From the line containing "return (clks_per_bit >= MIN_CLKS_PER_BIT)" to the end of the entries, return every line exactly, both ends included, and add nothing.

Start of Material shown

$ cat src/rtl/rx_pkg.sv
// Shared types and parameter limits for the serial receive frame controller.
//   rx_state_t    : receive FSM state encoding
//   params_legal  : elaboration check of CLKS_PER_BIT / DATA_BITS / PARITY_EN
package rx_pkg;

    typedef enum logic [2:0] {
        IDLE   = 3'd0,
        START  = 3'd1,
        DATA   = 3'd2,
        PARITY = 3'd3,
        STOP   = 3'd4
    } rx_state_t;

    localparam int unsigned MIN_CLKS_PER_BIT = 4;
    localparam int unsigned MIN_DATA_BITS    = 5;
    localparam int unsigned MAX_DATA_BITS    = 9;

    // True when the parameter set is inside the supported range.
    function automatic bit params_legal(input int unsigned clks_per_bit,
                                        input int unsigned data_bits,
                                        input int unsigned parity_en);
        return (clks_per_bit >= MIN_CLKS_PER_BIT) &&
               (data_bits >= MIN_DATA_BITS) &&
               (data_bits <= MAX_DATA_BITS) &&
               (parity_en <= 1);
    endfunction

endpackage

End of Material shown

__Solution to this exercise__:
        return (clks_per_bit >= MIN_CLKS_PER_BIT) &&
               (data_bits >= MIN_DATA_BITS) &&
               (data_bits <= MAX_DATA_BITS) &&
               (parity_en <= 1);
    endfunction

endpackage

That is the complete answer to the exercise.